6. an oil distribution ring; 61. a first oil inlet; 62. a first oil outlet; 63. an oil inlet groove; 64. an oil outlet groove; 65. A sealing groove;

7. a rotating shaft; 71. machining a hole in the second workpiece; 72. an oil supply assembly; 73. a second oil inlet; 74. a second oil outlet; 75. an oil inlet pipe; 76. an oil outlet pipe; 77. a seal ring;

8. a support bearing; 81. a base; 82. a driven gear; 83. a transmission case; 84. a speed reducer; 85. a servo motor; 86. a protective cover; 87. and machining a hole in the third workpiece.

Detailed Description

In order to clearly illustrate the technical features of the present invention, the present invention is explained in detail by the following embodiments in combination with the accompanying drawings.

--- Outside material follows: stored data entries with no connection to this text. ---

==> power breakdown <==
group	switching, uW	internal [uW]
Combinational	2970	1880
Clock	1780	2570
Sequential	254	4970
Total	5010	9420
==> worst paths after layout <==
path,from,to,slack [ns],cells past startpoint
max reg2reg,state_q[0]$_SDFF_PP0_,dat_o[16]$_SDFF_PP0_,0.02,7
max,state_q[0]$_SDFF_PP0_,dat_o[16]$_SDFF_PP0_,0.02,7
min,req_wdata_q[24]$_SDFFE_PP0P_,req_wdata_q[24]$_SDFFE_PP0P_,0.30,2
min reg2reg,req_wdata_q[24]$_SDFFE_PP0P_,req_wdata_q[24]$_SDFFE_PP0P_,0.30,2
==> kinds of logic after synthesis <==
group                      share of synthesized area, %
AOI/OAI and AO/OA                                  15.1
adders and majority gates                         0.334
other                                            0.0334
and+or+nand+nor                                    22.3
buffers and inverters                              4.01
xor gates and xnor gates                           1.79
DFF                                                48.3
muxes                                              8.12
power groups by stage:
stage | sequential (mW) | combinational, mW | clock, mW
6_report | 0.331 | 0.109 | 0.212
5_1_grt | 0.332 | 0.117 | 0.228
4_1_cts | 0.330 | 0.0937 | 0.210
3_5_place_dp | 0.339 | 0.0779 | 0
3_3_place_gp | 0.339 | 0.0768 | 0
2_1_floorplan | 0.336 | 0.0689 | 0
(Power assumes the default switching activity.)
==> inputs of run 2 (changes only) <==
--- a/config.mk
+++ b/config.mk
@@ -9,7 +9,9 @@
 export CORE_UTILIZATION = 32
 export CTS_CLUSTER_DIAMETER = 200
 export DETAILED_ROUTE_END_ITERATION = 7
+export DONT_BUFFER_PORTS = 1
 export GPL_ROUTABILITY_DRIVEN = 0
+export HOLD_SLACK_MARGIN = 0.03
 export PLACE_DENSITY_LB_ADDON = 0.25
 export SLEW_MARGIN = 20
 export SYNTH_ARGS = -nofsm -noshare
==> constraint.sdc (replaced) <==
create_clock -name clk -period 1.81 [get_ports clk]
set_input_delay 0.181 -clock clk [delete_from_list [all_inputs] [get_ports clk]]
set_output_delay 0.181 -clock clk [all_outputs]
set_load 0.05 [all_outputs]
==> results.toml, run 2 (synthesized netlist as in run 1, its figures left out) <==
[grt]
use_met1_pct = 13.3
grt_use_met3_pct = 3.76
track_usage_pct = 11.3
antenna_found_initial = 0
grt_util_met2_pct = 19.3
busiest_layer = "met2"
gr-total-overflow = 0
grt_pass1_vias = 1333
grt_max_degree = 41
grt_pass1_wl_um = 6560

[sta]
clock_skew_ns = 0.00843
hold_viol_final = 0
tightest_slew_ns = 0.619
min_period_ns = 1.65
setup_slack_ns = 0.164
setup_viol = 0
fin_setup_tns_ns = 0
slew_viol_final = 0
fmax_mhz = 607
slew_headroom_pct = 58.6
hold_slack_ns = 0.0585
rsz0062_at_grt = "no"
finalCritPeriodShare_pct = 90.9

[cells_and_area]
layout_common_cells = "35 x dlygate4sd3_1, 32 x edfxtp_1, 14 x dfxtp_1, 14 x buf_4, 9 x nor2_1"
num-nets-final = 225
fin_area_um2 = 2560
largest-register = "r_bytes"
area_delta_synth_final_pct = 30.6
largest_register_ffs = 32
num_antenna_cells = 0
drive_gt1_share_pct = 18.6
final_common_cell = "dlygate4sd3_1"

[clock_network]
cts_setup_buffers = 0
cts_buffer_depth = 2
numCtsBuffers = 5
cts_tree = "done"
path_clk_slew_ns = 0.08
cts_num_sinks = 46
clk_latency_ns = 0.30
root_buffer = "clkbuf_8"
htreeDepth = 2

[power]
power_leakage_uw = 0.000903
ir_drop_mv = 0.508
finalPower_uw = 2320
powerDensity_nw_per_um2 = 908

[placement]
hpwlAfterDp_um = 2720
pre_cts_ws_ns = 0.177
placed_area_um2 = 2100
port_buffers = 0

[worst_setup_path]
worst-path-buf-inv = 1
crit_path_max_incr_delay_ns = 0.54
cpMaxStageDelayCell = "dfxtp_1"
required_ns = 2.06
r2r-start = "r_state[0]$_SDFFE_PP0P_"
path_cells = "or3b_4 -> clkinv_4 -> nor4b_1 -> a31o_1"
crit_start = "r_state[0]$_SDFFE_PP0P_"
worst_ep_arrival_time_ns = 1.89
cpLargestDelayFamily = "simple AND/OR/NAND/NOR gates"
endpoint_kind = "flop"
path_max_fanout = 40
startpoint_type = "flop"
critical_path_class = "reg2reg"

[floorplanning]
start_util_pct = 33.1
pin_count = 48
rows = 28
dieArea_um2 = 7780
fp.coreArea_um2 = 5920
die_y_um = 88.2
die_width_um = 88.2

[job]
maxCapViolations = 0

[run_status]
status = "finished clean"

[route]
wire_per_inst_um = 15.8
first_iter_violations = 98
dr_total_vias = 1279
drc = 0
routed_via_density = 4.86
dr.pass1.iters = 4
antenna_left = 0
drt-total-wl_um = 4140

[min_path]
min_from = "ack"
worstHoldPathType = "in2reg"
`src/rtl/inv_subbytes_seq_if.sv`:
```
// inv_subbytes_seq_if: valid/ready bus carrying one 128-bit AES state into and out of the InvSubBytes engine.
// Signals:
//   in_valid/in_ready/in_state     block offered to the engine (byte 0 = [127:120])
//   out_valid/out_ready/out_state  substituted block returned by the engine
//   busy                           engine is working on or holding a block
// Modports: slave = engine side, master = producer/consumer side.
interface inv_subbytes_seq_if;
    logic         in_valid;
    logic         in_ready;
    logic [127:0] in_state;
    logic         out_valid;
    logic         out_ready;
    logic [127:0] out_state;
    logic         busy;
    modport slave (
        input  in_valid, in_state, out_ready,
        output in_ready, out_valid, out_state, busy
    );
    modport master (
        output in_valid, in_state, out_ready,
        input  in_ready, out_valid, out_state, busy
    );
endinterface

```
`src/rtl/inv_subbytes_seq.sv`:
```
// inv_subbytes_seq: iterative AES InvSubBytes, BYTES_PER_CYCLE shared inverse S-boxes over NUM_STEPS busy cycles.
// Ports:
//   clk    rising-edge clock
//   rst_n  asynchronous active-low reset
//   bus    inv_subbytes_seq_if.slave: input handshake, output handshake, busy flag
module inv_subbytes_seq #(
    parameter int BYTES_PER_CYCLE = 4
) (
    input logic               clk,
    input logic               rst_n,
    inv_subbytes_seq_if.slave bus
);
    localparam int NUM_STEPS = 16 / BYTES_PER_CYCLE;
    localparam int W         = 8 * BYTES_PER_CYCLE;
    localparam int CW        = NUM_STEPS > 1 ? $clog2(NUM_STEPS) : 1;

    if (BYTES_PER_CYCLE != 1 && BYTES_PER_CYCLE != 2 && BYTES_PER_CYCLE != 4 &&
        BYTES_PER_CYCLE != 8 && BYTES_PER_CYCLE != 16) begin : g_bad_param
        $error("inv_subbytes_seq: BYTES_PER_CYCLE must be 1, 2, 4, 8 or 16");
    end

    typedef enum logic [1:0] {IDLE, BUSY, DONE} state_t;

    state_t          state_q, state_d;
    logic [CW-1:0]   cnt_q, cnt_d;
    logic [127:0]    work_q, work_d;
    logic [W-1:0]    grp, sub;

    function automatic logic [7:0] gf_mul(input logic [7:0] a, input logic [7:0] b);
        logic [7:0] p;
        logic [7:0] x;
        p = 8'h00;
        x = a;
        for (int i = 0; i < 8; i++) begin
            p = p ^ (b[i] ? x : 8'h00);
            x = {x[6:0], 1'b0} ^ (x[7] ? 8'h1b : 8'h00);
        end
        return p;
    endfunction

    // Inverse affine transform, then multiplicative inverse as x^254 (0 maps to 0 naturally).
    function automatic logic [7:0] inv_sbox(input logic [7:0] b);
        logic [7:0] a;
        logic [7:0] r;
        a = {b[6:0], b[7]} ^ {b[4:0], b[7:5]} ^ {b[1:0], b[7:2]} ^ 8'h05;
        r = 8'h01;
        for (int i = 7; i >= 0; i--) begin
            r = gf_mul(r, r);
            if (i != 0) r = gf_mul(r, a);
        end
        return r;
    endfunction

    // Select the byte group addressed by the step counter; group 0 is the most significant.
    always_comb begin
        grp = '0;
        for (int g = 0; g < NUM_STEPS; g++)
            if (cnt_q == CW'(g)) grp = work_q[127-W*g -: W];
    end

    always_comb begin
        sub = '0;
        for (int j = 0; j < BYTES_PER_CYCLE; j++)
            sub[W-1-8*j -: 8] = inv_sbox(grp[W-1-8*j -: 8]);
    end

    always_comb begin
        state_d = state_q;
        cnt_d   = cnt_q;
        work_d  = work_q;
        case (state_q)
            IDLE: if (bus.in_valid) begin
                work_d  = bus.in_state;
                cnt_d   = '0;
                state_d = BUSY;
            end
            BUSY: begin
                for (int g = 0; g < NUM_STEPS; g++)
                    if (cnt_q == CW'(g)) work_d[127-W*g -: W] = sub;
                if (cnt_q == CW'(NUM_STEPS - 1)) state_d = DONE;
                else cnt_d = cnt_q + CW'(1);
            end
            DONE: if (bus.out_ready) state_d = IDLE;
            default: state_d = IDLE;
        endcase
    end

    always_ff @(posedge clk or negedge rst_n) begin
        if (!rst_n) begin
            state_q <= IDLE;
            cnt_q   <= '0;
            work_q  <= '0;
        end else begin
            state_q <= state_d;
            cnt_q   <= cnt_d;
            work_q  <= work_d;
        end
    end

    // Qualify with rst_n so the engine never advertises readiness while held in reset.
    assign bus.in_ready  = rst_n && state_q == IDLE;
    assign bus.out_valid = state_q == DONE;
    assign bus.out_state = work_q;
    assign bus.busy      = state_q != IDLE;
endmodule

```
`src/flat_wrapper.sv`:
```
// flat-port wrapper written by rule: the top's interface ports become plain ports
module inv_subbytes_seq_flat 
#(
    parameter int BYTES_PER_CYCLE = 4
)
  (clk, rst_n, bus_in_valid, bus_in_state, bus_out_ready, bus_in_ready, bus_out_valid, bus_out_state, bus_busy);
  inv_subbytes_seq_if bus_i ();
  input logic clk;
  input logic rst_n;
  input wire logic [$bits(bus_i.in_valid)-1:0] bus_in_valid;
  input wire logic [$bits(bus_i.in_state)-1:0] bus_in_state;
  input wire logic [$bits(bus_i.out_ready)-1:0] bus_out_ready;
  output wire logic [$bits(bus_i.in_ready)-1:0] bus_in_ready;
  output wire logic [$bits(bus_i.out_valid)-1:0] bus_out_valid;
  output wire logic [$bits(bus_i.out_state)-1:0] bus_out_state;
  output wire logic [$bits(bus_i.busy)-1:0] bus_busy;
  assign bus_i.in_valid = bus_in_valid;
  assign bus_i.in_state = bus_in_state;
  assign bus_i.out_ready = bus_out_ready;
  assign bus_in_ready = bus_i.in_ready;
  assign bus_out_valid = bus_i.out_valid;
  assign bus_out_state = bus_i.out_state;
  assign bus_busy = bus_i.busy;
  inv_subbytes_seq #(.BYTES_PER_CYCLE(BYTES_PER_CYCLE)) u_core (.clk(clk), .rst_n(rst_n), .bus(bus_i));
endmodule
```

As shown in fig. 1-15, the present embodiment discloses a hydraulically driven chuck, which includes a rotary table 1, and a first workpiece processing hole 11 (shown in fig. 1) is provided at a central position of the rotary table 1, for allowing a workpiece to pass through the first workpiece processing hole 11 for processing.

A first clamping device 2 and a second clamping device 3 (shown in figure 1) are respectively arranged at the front side of the rotary table 1; the first clamping device 2 comprises two first oil cylinders 21 which are symmetrically distributed in the horizontal direction, piston rods of the first oil cylinders 21 are connected with first roller carriers 22, first rollers 23 (shown in fig. 2) are arranged on the inner sides of the first roller carriers 22, and the first oil cylinders 21 drive the first rollers 23 to clamp the workpiece in the horizontal direction.

The second clamping device 3 includes two second oil cylinders 31 symmetrically distributed in the vertical direction, the piston rods of the second oil cylinders 31 are connected to second roller frames 32, the inner sides of the second roller frames 32 are provided with second rollers 33 (as shown in fig. 3), and the second oil cylinders 31 clamp the workpiece in the vertical direction.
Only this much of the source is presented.